Tuesday, May 31, 2011

an endangered population

With sagging eyelids, I finished my overnight shift and stopped by Meijer to pick up a 9V battery for the ever-nagging smoke alarm. During the months in which the sun rises early, it is not uncommon to see office folk on the road early. I was struggling to provide the motor skills necessary to remove my badge and grab my wallet, when I looked towards the Meijer exit. Making her way back to her car was one of the most beautiful women I've seen in a long time.

A 20-something with a noble face and dark curls dangling to the middle of her back, she walked unassumingly with a modest glow. She wore an appropriately fitted black top with a youthful white skirt that fell to her ankles. For a brief moment, I admired this rare occurrence of God's beauty manifested. As she approached her car, I caught her glance back in my peripheral vision without a hint of affirmation or judgment, and she moved along.

What began in admiration soon transitioned to a state of grief. My grief was not personal: I believe the quick, mutual recognition of one another was all God planned to offer us this morning -- a humble reminder that His greater beauty needs not flirt nor flaunt. No, I attribute my grief to the rarity of such a demonstration: a woman that carries the dignity of a princess with the innocence and wonder of a child.

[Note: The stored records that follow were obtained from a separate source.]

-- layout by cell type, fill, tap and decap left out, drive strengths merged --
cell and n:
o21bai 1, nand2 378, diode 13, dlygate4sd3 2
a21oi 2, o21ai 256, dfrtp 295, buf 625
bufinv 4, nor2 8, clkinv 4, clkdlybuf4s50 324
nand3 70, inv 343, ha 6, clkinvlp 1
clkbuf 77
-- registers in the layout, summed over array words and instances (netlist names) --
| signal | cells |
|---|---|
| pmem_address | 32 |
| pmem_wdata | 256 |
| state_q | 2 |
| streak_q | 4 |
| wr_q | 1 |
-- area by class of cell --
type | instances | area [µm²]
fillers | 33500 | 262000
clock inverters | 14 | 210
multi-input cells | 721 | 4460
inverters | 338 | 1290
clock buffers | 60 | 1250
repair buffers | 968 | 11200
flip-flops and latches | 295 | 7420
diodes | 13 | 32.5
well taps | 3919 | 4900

Have you ever known the hope, grace, and faith of an individual without so much as a conversation? This is a possession of the pure at heart. The pure understand both elements of their humility: the God so mighty that they shrink in comparison, and the relationship with Him that defines their infinite worth. This acknowledgement is not one of boasting, but in recognition of identity in their Creator. A woman that recognizes her value does not offer herself to the masses or to the persistent. She welcomes and encourages the man that worships her Maker.

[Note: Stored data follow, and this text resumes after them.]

==> src/rtl/vctrl_pkg.sv <==
// Shared opcodes, ALU codes, control bundle and sequencer state for the vector control pipe.
package vctrl_pkg;

    localparam logic [5:0] OpRtype = 6'b000000;
    localparam logic [5:0] OpAddi  = 6'b001000;
    localparam logic [5:0] OpLw    = 6'b100011;
    localparam logic [5:0] OpSw    = 6'b101011;
    localparam logic [5:0] OpBeq   = 6'b000100;
    localparam logic [5:0] OpBne   = 6'b000101;
    localparam logic [5:0] OpJ     = 6'b000010;
    localparam logic [5:0] OpVv    = 6'b010000;
    localparam logic [5:0] OpVs    = 6'b010001;
    localparam logic [5:0] OpVlw   = 6'b110010;
    localparam logic [5:0] OpVsw   = 6'b110011;

    localparam logic [5:0] FunctAdd = 6'b100000;
    localparam logic [5:0] FunctSub = 6'b100010;
    localparam logic [5:0] FunctAnd = 6'b100100;
    localparam logic [5:0] FunctOr  = 6'b100101;
    localparam logic [5:0] FunctSlt = 6'b101010;

    localparam logic [2:0] AluAnd = 3'b000;
    localparam logic [2:0] AluOr  = 3'b001;
    localparam logic [2:0] AluAdd = 3'b010;
    localparam logic [2:0] AluSub = 3'b110;
    localparam logic [2:0] AluSlt = 3'b111;

    typedef enum logic [0:0] {StIdle, StSeq} seq_state_t;

    typedef struct packed {
        logic [2:0] alucontrol;
        logic       alusrc;
        logic       scalar;
        logic       regdst;
        logic       regwrite;
        logic       memtoreg;
        logic       memwrite;
        logic       memdata;
        logic       memsrc;
        logic       vregwrite;
        logic       vector;
        logic       multibeat;
    } ctrl_bundle_t;

    // Lane mask for the final beat: only the elements left over after the full beats.
    function automatic logic [63:0] tail_mask(input int unsigned vlen, input int unsigned lanes);
        int unsigned beats;
        int unsigned rem;
        beats = (vlen + lanes - 1) / lanes;
        rem   = vlen - (beats - 1) * lanes;
        if (rem >= 64) return '1;
        return (64'd1 << rem) - 64'd1;
    endfunction

endpackage

==> src/rtl/vctrl_decoder.sv <==
// Combinational decode of opD/functD into the pipeline control bundle plus D-stage branch/jump.
module vctrl_decoder
    import vctrl_pkg::*;
(
    input  logic [5:0]   opD,
    input  logic [5:0]   functD,
    output ctrl_bundle_t ctrl,
    output logic         jump,
    output logic [1:0]   branch
);

    logic unusedFunct;
    assign unusedFunct = ^functD[5:3];

    always_comb begin
        ctrl   = '0;
        jump   = 1'b0;
        branch = 2'b00;
        case (opD)
            OpRtype: begin
                ctrl.regwrite   = 1'b1;
                ctrl.regdst     = 1'b1;
                ctrl.alucontrol = functD[2:0];
            end
            OpAddi: begin
                ctrl.regwrite   = 1'b1;
                ctrl.alusrc     = 1'b1;
                ctrl.alucontrol = AluAdd;
            end
            OpLw: begin
                ctrl.regwrite   = 1'b1;
                ctrl.alusrc     = 1'b1;
                ctrl.memtoreg   = 1'b1;
                ctrl.alucontrol = AluAdd;
            end
            OpSw: begin
                ctrl.memwrite   = 1'b1;
                ctrl.alusrc     = 1'b1;
                ctrl.alucontrol = AluAdd;
            end
            OpBeq: branch = 2'b01;
            OpBne: branch = 2'b10;
            OpJ:   jump   = 1'b1;
            OpVv, OpVs: begin
                ctrl.vregwrite  = 1'b1;
                ctrl.alucontrol = functD[2:0];
                ctrl.scalar     = (opD == OpVs);
                ctrl.vector     = 1'b1;
                ctrl.multibeat  = 1'b1;
            end
            OpVlw: begin
                ctrl.vregwrite = 1'b1;
                ctrl.memtoreg  = 1'b1;
                ctrl.memsrc    = 1'b1;
                ctrl.alusrc    = 1'b1;
                ctrl.vector    = 1'b1;
                ctrl.multibeat = 1'b1;
            end
            OpVsw: begin
                ctrl.memwrite  = 1'b1;
                ctrl.memdata   = 1'b1;
                ctrl.alusrc    = 1'b1;
                ctrl.vector    = 1'b1;
                ctrl.multibeat = 1'b1;
            end
            default: ;
        endcase
    end

endmodule

==> src/rtl/vec_control_pipe.sv <==
// Scalar/vector pipeline control: D decode, branch resolve, multi-beat vector sequencing, E/M/W regs.
// Define VCTRL_TAIL_MASK_EN to mask unused lanes on the final beat when VLEN is not a LANES multiple.
module vec_control_pipe
    import vctrl_pkg::*;
#(
    parameter int unsigned VLEN  = 8,
    parameter int unsigned LANES = 4,
    localparam int unsigned BEATS = (VLEN + LANES - 1) / LANES,
    localparam int unsigned BW    = (BEATS > 1) ? $clog2(BEATS) : 1
) (
    input  logic             clk,
    input  logic             reset,
    input  logic [5:0]       opD,
    input  logic [5:0]       functD,
    input  logic [31:0]      srca2D,
    input  logic [31:0]      srcb2D,
    input  logic             flushE,
    output logic             jumpD,
    output logic             pcsrcD,
    output logic [1:0]       branchD,
    output logic             stallD,
    output logic [2:0]       alucontrolE,
    output logic             alusrcE,
    output logic             scalarE,
    output logic             regdstE,
    output logic             regwriteE,
    output logic             memtoregE,
    output logic [BW-1:0]    beatE,
    output logic [LANES-1:0] laneenE,
    output logic             memwriteM,
    output logic             memdataM,
    output logic             memsrcM,
    output logic             regwriteM,
    output logic             memtoregM,
    output logic             regwriteW,
    output logic             VregwriteW,
    output logic             memtoregW
);

    localparam bit            MultiBeat = (BEATS > 1);
    localparam logic [BW-1:0] LastBeat  = BW'(BEATS - 1);

`ifdef VCTRL_TAIL_MASK_EN
    localparam logic [LANES-1:0] TailMask = LANES'(tail_mask(VLEN, LANES));
`else
    localparam logic [LANES-1:0] TailMask = {LANES{1'b1}};
    if (VLEN % LANES != 0) begin : genLenCheck
        $error("vec_control_pipe: VLEN must be a multiple of LANES without tail masking");
    end
`endif

    ctrl_bundle_t dec;
    ctrl_bundle_t eQ;
    ctrl_bundle_t mQ;
    ctrl_bundle_t wQ;
    seq_state_t   stateQ;
    logic [BW-1:0] cntQ;
    logic [BW-1:0] issueBeat;

    vctrl_decoder uDecoder (
        .opD    (opD),
        .functD (functD),
        .ctrl   (dec),
        .jump   (jumpD),
        .branch (branchD)
    );

    assign pcsrcD = (branchD == 2'b01 && srca2D == srcb2D) ||
                    (branchD == 2'b10 && srca2D != srcb2D);

    assign issueBeat = (stateQ == StSeq) ? cntQ : '0;

    // A flushed beat is reissued, so the final beat keeps D stalled while it is being flushed.
    assign stallD = !reset &&
                    ((stateQ == StIdle && dec.multibeat && MultiBeat) ||
                     (stateQ == StSeq && (cntQ != LastBeat || flushE)));

    always_ff @(posedge clk) begin
        if (reset) begin
            stateQ <= StIdle;
            cntQ   <= '0;
        end else begin
            case (stateQ)
                StIdle: begin
                    if (dec.multibeat && MultiBeat) begin
                        stateQ <= StSeq;
                        cntQ   <= BW'(1);
                    end
                end
                StSeq: begin
                    if (!flushE) begin
                        if (cntQ == LastBeat) begin
                            stateQ <= StIdle;
                            cntQ   <= '0;
                        end else begin
                            cntQ <= cntQ + BW'(1);
                        end
                    end
                end
                default: begin
                    stateQ <= StIdle;
                    cntQ   <= '0;
                end
            endcase
        end
    end

    always_ff @(posedge clk) begin
        if (reset || flushE) begin
            eQ      <= '0;
            beatE   <= '0;
            laneenE <= '0;
        end else begin
            eQ <= dec;
            if (dec.multibeat) begin
                beatE   <= issueBeat;
                laneenE <= (issueBeat == LastBeat) ? TailMask : {LANES{1'b1}};
            end else begin
                beatE   <= '0;
                laneenE <= {LANES{1'b1}};
            end
        end
    end

    always_ff @(posedge clk) begin
        if (reset) begin
            mQ <= '0;
            wQ <= '0;
        end else begin
            mQ <= eQ;
            wQ <= mQ;
        end
    end

    assign alucontrolE = eQ.alucontrol;
    assign alusrcE     = eQ.alusrc;
    assign scalarE     = eQ.scalar;
    assign regdstE     = eQ.regdst;
    assign regwriteE   = eQ.regwrite;
    assign memtoregE   = eQ.memtoreg;

    assign memwriteM = mQ.memwrite;
    assign memdataM  = mQ.memdata;
    assign memsrcM   = mQ.memsrc;
    assign regwriteM = mQ.regwrite;
    assign memtoregM = mQ.memtoreg;

    assign regwriteW  = wQ.regwrite;
    assign VregwriteW = wQ.vregwrite;
    assign memtoregW  = wQ.memtoreg;

    logic unusedW;
    assign unusedW = ^{wQ.alucontrol, wQ.alusrc, wQ.scalar, wQ.regdst, wQ.memwrite,
                       wQ.memdata, wQ.memsrc, wQ.vector, wQ.multibeat};

endmodule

I remember feeling like a wide-eyed child in a candy store during my first year at Bethel. There were plenty of women trying to be noticed, but there were also a disproportionate number of the pure at heart. Having never understood this intent for creation while in high school, I easily took it for granted. I developed friendships with beautiful women, and I never had to concern myself with the sting of lust or a word of temptation. They were considerate for their own purity, but more surprisingly for ours as men.

I'm not sure if this reflects the time or the place. Perhaps Christian campuses still uphold the value of purity, and I have moved into a darker world; my last years in youth ministry would seem to indicate otherwise. Perhaps culture itself has shifted to impurity for the sake of fashion or attention. Whatever the case, it's gone. But now, with so rare an occurrence, I feel the need to pray for its return. The worst kind of loss is the one I hadn't noticed was missing.

2 comments:

BB said...

haha, you mean you don't want to leave your smoke detector beeping for days/weeks/months at a time like Autumn Lakes did?

seriously, though, I know what you mean.

a.w. marks said...

Umm...correction: that was the stairwell's smoke alarm, not my apartment's. My alarms were always functional. Not my responsibility, and it clearly bothered others more than me :)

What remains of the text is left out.